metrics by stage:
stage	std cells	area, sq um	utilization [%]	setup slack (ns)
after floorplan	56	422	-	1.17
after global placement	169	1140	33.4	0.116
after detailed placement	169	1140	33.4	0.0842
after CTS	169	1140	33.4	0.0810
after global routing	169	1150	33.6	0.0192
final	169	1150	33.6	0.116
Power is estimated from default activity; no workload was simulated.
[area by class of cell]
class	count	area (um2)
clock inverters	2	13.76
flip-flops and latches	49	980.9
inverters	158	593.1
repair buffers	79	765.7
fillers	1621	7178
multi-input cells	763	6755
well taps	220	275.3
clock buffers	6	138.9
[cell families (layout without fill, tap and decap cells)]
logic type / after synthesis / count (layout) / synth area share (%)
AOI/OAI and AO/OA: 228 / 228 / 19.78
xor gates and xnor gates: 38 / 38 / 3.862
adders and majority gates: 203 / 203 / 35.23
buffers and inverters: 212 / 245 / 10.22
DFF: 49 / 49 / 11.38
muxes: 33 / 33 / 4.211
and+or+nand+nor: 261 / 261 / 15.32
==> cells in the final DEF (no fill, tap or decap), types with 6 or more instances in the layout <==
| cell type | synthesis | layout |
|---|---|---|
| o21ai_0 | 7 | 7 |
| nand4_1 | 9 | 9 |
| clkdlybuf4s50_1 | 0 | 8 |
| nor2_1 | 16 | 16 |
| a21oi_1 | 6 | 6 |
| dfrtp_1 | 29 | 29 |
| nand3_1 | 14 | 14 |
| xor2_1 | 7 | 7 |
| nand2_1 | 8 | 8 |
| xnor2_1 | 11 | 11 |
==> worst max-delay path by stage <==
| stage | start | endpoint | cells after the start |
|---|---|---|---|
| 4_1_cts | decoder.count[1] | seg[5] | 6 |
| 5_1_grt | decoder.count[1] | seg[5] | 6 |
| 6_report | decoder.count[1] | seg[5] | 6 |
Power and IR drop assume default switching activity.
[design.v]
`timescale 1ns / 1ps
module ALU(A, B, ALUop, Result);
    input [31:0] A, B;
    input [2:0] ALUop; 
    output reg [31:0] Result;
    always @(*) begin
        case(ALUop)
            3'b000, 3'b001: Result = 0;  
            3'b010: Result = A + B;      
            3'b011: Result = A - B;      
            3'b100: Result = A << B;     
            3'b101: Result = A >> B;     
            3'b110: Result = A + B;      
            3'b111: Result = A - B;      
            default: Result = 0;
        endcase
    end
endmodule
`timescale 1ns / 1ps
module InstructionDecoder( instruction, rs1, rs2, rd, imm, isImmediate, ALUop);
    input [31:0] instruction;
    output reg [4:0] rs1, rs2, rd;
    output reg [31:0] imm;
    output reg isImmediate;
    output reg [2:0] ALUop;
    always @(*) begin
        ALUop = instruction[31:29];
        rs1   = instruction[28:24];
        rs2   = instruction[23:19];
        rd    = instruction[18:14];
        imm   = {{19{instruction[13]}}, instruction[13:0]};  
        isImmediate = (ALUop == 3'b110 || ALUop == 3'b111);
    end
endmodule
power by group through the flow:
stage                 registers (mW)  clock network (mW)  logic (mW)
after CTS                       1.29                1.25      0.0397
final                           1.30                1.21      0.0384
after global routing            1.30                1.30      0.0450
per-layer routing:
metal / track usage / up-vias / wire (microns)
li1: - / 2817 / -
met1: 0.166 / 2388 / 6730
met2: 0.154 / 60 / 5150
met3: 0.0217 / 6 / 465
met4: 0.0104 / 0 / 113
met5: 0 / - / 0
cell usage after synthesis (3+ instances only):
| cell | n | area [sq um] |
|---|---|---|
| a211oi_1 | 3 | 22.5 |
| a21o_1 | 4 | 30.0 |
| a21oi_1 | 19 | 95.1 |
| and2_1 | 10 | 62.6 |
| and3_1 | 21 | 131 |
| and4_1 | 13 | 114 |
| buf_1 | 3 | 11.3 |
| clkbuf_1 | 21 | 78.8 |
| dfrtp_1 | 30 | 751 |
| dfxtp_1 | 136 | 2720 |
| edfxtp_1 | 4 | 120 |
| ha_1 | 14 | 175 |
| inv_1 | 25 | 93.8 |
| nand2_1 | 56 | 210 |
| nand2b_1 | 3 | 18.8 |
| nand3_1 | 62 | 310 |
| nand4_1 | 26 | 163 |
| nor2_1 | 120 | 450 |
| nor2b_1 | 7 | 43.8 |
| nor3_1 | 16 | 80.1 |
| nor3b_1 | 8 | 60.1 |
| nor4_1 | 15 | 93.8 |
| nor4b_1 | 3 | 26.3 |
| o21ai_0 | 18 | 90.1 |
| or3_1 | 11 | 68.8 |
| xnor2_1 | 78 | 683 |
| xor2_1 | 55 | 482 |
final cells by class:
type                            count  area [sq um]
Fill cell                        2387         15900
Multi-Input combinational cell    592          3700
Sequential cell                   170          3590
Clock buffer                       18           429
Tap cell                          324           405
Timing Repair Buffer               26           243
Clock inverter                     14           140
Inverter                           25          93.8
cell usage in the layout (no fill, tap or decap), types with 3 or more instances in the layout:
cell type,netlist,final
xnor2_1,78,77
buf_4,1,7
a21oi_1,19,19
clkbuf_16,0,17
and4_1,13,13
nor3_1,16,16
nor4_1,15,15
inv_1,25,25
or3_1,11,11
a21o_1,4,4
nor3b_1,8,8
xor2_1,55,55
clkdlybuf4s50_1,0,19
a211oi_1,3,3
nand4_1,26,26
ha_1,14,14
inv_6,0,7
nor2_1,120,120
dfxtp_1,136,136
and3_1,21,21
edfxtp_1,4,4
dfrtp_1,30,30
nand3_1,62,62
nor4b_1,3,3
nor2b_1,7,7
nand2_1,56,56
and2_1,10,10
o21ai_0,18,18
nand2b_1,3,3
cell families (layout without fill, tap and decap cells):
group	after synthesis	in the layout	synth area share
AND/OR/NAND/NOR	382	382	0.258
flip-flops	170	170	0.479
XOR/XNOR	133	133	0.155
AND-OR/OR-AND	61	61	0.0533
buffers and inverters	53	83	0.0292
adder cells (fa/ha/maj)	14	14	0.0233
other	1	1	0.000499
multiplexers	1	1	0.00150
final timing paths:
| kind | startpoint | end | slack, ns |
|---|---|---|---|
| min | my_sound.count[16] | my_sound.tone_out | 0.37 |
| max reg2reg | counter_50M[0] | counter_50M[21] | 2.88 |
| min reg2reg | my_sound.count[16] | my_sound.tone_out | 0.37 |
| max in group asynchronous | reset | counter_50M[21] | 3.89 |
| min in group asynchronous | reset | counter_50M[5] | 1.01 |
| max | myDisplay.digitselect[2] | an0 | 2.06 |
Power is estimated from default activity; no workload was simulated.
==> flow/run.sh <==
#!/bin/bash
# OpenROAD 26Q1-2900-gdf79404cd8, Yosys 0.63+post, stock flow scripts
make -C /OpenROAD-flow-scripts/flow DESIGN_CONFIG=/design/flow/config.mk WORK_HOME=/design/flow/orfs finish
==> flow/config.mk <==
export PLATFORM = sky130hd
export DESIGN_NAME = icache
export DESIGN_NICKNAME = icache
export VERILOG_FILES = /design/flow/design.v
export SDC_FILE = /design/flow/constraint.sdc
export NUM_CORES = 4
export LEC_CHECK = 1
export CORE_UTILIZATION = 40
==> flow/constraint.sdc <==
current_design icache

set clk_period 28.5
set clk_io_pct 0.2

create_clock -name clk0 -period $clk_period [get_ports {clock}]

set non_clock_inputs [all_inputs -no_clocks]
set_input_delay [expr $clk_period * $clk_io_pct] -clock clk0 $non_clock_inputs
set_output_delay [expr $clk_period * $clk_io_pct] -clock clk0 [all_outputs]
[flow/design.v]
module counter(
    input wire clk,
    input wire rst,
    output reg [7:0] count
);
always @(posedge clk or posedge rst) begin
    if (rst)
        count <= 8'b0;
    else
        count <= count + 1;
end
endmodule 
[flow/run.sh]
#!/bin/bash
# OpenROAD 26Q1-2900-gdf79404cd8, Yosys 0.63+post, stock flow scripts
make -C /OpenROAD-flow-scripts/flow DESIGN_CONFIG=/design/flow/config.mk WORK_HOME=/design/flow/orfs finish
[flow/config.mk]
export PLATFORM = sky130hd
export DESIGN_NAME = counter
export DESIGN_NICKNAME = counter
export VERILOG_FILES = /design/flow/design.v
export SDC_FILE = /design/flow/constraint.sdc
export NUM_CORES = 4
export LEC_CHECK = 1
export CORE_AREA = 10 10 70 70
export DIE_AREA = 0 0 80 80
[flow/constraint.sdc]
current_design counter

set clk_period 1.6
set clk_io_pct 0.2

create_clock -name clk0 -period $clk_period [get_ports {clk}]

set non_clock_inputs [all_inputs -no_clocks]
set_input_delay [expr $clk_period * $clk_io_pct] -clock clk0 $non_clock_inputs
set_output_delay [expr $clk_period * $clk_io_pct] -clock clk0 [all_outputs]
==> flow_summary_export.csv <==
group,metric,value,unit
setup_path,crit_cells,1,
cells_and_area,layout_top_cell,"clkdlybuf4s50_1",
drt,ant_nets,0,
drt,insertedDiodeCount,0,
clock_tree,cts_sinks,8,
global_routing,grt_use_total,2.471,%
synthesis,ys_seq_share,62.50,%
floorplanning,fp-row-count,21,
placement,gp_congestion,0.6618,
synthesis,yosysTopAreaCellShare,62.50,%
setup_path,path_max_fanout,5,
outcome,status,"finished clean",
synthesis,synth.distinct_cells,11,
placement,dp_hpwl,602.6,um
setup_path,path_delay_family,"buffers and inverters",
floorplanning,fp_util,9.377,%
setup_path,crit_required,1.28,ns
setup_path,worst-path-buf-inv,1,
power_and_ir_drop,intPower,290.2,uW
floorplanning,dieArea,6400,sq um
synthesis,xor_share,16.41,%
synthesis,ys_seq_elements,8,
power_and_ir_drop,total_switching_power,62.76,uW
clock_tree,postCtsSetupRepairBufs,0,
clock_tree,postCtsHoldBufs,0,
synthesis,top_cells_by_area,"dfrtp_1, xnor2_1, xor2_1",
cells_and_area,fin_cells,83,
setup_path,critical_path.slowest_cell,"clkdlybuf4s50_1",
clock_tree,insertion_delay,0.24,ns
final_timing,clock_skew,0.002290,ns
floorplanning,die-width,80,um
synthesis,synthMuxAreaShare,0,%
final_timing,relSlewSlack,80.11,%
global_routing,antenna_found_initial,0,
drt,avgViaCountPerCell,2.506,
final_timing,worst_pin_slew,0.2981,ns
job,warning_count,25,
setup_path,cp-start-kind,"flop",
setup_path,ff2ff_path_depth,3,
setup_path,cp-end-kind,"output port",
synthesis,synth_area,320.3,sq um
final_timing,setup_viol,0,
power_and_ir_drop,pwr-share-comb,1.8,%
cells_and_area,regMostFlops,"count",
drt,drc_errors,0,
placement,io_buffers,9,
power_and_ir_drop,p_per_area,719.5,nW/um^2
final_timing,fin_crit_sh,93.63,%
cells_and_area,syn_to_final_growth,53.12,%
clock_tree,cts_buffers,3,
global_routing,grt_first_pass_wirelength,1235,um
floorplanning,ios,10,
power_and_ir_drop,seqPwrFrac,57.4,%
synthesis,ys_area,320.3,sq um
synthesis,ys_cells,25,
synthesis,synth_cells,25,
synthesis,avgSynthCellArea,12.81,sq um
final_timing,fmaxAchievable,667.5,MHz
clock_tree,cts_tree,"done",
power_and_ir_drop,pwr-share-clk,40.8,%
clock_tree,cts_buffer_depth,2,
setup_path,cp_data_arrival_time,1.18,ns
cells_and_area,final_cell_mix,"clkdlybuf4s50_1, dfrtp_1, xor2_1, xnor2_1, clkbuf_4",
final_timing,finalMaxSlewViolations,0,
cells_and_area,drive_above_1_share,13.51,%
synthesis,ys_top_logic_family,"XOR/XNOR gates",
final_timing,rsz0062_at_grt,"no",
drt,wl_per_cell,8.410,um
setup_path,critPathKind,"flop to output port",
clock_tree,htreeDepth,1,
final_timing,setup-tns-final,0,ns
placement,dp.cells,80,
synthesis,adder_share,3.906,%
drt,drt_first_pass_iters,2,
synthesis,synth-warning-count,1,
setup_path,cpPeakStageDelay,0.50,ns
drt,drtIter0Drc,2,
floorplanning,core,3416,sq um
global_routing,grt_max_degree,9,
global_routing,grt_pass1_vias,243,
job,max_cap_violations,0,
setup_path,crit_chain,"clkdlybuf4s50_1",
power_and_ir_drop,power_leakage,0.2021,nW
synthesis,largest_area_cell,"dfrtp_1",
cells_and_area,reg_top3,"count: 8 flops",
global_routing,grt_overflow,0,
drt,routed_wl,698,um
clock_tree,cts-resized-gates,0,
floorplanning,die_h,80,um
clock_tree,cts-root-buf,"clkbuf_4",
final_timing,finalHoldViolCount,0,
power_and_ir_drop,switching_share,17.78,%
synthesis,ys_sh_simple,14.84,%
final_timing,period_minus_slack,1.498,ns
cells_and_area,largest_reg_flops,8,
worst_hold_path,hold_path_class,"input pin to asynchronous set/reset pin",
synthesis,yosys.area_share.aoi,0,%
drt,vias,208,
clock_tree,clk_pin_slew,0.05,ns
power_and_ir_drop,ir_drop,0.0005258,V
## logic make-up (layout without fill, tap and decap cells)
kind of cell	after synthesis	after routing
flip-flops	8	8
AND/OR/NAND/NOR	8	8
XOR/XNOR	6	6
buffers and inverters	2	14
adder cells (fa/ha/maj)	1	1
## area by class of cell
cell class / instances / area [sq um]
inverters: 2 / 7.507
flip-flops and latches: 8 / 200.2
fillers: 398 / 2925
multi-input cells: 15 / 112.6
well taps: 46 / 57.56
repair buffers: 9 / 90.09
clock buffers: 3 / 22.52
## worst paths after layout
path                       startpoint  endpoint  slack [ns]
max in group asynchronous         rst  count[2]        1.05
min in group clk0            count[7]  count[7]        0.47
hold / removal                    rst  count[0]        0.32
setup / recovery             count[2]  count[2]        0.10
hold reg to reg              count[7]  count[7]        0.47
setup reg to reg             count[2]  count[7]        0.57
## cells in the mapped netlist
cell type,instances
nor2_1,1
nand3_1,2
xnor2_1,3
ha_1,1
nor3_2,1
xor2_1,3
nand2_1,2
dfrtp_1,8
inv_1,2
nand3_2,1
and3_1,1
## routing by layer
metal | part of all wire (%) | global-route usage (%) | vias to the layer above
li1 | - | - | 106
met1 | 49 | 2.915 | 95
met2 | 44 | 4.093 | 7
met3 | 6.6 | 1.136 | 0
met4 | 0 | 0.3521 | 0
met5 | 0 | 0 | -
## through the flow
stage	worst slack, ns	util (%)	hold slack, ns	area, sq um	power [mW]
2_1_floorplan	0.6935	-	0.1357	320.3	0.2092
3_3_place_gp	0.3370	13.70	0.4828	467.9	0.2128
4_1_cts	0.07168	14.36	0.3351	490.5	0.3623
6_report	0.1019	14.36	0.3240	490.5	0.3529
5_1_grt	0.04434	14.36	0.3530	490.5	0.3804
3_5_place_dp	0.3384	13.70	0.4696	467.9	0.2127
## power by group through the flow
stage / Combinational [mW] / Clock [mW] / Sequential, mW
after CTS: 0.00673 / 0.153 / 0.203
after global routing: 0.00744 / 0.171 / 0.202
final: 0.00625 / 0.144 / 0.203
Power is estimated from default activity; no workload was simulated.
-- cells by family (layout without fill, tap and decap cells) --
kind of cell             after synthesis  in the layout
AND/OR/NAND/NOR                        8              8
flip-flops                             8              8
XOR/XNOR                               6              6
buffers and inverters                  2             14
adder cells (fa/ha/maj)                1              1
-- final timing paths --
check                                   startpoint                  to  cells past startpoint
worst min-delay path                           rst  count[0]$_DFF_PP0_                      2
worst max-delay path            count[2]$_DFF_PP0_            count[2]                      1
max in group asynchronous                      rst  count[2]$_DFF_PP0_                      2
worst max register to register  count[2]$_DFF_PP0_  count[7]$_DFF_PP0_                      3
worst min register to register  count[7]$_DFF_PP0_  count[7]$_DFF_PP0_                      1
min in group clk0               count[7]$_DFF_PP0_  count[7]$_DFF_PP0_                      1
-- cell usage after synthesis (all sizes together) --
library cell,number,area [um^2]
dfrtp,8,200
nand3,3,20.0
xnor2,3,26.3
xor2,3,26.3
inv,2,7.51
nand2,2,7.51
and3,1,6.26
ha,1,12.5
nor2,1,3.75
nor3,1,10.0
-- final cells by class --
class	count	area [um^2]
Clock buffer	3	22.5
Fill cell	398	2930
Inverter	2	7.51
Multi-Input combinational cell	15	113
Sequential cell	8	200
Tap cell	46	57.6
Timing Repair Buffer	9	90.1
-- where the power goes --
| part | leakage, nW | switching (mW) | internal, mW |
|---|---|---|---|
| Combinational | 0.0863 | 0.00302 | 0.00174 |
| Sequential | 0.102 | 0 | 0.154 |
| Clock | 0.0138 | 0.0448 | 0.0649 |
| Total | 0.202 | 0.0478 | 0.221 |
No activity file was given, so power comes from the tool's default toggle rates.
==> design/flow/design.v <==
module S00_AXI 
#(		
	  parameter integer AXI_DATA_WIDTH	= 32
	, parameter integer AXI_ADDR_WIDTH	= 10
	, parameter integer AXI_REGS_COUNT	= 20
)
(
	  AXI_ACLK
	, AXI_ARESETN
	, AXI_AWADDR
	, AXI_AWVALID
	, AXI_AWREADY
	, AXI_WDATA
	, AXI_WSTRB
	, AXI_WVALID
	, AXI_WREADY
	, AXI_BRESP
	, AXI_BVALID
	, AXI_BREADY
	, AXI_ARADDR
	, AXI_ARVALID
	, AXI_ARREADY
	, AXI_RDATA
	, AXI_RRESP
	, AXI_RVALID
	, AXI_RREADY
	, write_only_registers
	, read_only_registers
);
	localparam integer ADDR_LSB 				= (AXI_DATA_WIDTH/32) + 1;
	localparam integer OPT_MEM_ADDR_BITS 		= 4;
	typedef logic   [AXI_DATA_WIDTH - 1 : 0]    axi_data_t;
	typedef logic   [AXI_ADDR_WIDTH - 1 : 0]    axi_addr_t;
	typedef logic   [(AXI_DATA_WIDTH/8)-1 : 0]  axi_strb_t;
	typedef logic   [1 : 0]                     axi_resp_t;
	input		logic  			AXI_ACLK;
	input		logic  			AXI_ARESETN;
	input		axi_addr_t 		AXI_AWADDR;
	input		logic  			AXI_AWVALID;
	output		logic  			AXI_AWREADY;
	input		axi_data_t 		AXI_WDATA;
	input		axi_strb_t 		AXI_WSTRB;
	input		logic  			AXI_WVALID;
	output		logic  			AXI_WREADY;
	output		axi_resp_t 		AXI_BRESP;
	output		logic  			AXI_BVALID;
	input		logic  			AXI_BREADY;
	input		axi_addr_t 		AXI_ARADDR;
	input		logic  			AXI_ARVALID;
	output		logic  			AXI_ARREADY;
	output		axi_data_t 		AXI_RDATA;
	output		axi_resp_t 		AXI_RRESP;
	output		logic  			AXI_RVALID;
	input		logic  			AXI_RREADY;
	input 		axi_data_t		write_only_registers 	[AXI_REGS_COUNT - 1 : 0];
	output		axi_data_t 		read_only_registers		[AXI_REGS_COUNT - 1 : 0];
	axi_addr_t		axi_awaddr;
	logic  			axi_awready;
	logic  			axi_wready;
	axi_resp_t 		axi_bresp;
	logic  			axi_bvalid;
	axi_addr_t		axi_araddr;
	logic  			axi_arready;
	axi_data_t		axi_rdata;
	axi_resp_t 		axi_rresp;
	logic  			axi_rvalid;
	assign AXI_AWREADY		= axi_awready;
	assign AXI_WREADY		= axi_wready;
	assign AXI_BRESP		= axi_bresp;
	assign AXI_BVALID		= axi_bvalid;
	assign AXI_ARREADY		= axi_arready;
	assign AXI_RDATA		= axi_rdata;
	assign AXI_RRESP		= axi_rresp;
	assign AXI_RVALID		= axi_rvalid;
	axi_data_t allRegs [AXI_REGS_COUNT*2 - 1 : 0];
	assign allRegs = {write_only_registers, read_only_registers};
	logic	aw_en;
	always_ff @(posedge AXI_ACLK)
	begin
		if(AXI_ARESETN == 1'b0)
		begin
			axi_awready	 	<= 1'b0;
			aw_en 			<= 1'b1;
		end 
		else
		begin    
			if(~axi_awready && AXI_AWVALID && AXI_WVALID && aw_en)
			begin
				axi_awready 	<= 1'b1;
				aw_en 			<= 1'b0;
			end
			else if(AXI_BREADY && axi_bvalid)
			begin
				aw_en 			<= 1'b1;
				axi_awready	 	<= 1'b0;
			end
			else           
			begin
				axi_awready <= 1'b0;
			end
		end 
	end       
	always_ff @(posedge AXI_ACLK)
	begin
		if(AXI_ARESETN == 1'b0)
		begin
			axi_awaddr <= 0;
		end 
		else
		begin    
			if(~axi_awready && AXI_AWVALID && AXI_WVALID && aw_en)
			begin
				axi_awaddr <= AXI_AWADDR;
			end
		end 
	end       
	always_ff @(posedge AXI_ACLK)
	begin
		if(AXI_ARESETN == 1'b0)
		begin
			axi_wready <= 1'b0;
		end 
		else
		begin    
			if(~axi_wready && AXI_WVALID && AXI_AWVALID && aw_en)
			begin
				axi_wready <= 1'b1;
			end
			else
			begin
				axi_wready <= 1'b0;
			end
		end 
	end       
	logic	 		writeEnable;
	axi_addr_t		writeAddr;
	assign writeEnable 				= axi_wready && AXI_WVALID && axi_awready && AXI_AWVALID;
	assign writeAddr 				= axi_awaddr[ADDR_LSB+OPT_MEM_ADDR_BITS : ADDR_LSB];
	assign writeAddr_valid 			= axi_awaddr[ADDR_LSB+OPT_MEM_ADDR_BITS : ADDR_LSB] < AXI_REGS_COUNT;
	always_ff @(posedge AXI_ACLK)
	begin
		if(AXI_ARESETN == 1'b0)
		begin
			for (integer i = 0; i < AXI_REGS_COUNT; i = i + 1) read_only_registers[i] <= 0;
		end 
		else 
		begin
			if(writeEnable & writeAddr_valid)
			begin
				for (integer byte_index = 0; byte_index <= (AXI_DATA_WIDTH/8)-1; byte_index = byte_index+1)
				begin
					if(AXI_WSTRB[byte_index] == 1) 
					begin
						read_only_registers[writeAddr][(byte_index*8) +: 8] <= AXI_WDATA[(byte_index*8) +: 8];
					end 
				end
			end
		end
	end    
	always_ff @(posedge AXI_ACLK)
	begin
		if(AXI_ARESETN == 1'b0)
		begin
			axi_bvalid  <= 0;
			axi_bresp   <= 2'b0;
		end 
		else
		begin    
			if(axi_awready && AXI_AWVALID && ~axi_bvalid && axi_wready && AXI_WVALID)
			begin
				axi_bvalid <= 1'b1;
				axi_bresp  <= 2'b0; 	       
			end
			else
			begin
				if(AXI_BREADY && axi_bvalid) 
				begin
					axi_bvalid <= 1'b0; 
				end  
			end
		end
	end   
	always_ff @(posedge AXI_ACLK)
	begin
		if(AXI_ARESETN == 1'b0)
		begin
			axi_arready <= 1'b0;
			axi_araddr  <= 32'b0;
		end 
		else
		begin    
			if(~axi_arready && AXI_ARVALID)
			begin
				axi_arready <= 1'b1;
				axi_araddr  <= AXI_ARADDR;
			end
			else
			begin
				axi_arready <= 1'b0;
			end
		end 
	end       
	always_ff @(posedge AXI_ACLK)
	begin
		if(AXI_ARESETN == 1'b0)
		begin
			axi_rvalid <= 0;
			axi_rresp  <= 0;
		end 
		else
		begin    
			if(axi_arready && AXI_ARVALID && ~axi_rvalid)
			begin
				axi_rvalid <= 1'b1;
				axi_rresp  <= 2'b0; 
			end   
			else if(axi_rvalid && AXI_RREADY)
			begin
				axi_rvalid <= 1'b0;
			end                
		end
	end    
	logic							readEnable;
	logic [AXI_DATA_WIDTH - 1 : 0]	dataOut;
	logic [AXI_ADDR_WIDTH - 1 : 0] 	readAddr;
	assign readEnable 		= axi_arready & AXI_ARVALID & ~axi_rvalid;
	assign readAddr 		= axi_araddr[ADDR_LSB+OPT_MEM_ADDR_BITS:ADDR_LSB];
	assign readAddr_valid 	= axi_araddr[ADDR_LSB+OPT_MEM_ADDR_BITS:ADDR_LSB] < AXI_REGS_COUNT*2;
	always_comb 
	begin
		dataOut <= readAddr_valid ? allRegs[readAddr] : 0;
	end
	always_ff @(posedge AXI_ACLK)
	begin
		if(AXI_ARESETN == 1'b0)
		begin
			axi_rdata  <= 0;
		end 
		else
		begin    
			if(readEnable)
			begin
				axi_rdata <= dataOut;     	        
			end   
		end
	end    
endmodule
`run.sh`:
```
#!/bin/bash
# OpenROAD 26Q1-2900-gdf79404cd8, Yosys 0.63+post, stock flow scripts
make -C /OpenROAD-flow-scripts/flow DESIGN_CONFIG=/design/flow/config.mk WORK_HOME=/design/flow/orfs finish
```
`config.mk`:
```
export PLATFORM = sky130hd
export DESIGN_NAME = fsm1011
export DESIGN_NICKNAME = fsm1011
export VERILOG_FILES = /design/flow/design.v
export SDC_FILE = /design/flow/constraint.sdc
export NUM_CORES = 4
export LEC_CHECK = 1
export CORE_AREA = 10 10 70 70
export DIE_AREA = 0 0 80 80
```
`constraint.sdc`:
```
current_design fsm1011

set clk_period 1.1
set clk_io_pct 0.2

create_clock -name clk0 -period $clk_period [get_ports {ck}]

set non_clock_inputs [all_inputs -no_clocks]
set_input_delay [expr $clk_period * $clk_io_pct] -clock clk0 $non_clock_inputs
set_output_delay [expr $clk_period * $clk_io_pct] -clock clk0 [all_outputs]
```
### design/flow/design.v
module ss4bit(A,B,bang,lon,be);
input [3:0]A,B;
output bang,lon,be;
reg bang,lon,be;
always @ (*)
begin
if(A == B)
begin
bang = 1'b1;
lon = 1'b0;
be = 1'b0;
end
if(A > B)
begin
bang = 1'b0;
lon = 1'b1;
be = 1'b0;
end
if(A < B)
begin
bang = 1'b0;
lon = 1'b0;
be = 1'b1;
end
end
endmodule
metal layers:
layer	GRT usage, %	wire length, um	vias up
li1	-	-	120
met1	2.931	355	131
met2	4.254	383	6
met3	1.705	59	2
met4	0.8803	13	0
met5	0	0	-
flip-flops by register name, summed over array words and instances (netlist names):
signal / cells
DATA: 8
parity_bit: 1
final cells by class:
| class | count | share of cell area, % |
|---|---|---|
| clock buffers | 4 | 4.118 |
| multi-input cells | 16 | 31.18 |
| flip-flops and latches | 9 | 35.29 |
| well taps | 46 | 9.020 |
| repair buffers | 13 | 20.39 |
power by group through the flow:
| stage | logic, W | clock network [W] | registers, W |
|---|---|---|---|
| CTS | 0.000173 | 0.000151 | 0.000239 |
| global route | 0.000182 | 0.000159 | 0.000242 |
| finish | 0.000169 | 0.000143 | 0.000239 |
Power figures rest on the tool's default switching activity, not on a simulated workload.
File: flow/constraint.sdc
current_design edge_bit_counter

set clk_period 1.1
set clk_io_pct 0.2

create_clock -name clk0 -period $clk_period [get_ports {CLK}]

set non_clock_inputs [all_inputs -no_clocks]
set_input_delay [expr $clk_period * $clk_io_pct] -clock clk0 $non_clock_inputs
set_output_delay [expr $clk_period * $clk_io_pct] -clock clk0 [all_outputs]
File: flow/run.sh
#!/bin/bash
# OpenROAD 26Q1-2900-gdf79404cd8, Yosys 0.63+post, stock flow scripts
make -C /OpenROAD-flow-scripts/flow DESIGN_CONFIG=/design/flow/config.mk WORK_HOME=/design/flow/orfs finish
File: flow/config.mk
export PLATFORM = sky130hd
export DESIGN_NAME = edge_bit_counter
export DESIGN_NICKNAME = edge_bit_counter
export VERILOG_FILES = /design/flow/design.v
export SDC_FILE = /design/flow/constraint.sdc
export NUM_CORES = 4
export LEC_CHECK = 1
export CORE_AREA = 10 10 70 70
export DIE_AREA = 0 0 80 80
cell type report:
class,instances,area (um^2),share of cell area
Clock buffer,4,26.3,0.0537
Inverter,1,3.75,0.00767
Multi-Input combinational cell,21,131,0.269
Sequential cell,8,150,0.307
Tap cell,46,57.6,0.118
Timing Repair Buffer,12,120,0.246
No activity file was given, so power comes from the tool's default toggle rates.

━━━━━━━━━━━━━━━━━━━━

**Problem details**
Up to and including the line with "AOI/OAI and AO/OA: 228 / 228 / 19.78", transcribe the entries above exactly, starting from their first line.

**The answer**
metrics by stage:
stage	std cells	area, sq um	utilization [%]	setup slack (ns)
after floorplan	56	422	-	1.17
after global placement	169	1140	33.4	0.116
after detailed placement	169	1140	33.4	0.0842
after CTS	169	1140	33.4	0.0810
after global routing	169	1150	33.6	0.0192
final	169	1150	33.6	0.116
Power is estimated from default activity; no workload was simulated.
[area by class of cell]
class	count	area (um2)
clock inverters	2	13.76
flip-flops and latches	49	980.9
inverters	158	593.1
repair buffers	79	765.7
fillers	1621	7178
multi-input cells	763	6755
well taps	220	275.3
clock buffers	6	138.9
[cell families (layout without fill, tap and decap cells)]
logic type / after synthesis / count (layout) / synth area share (%)
AOI/OAI and AO/OA: 228 / 228 / 19.78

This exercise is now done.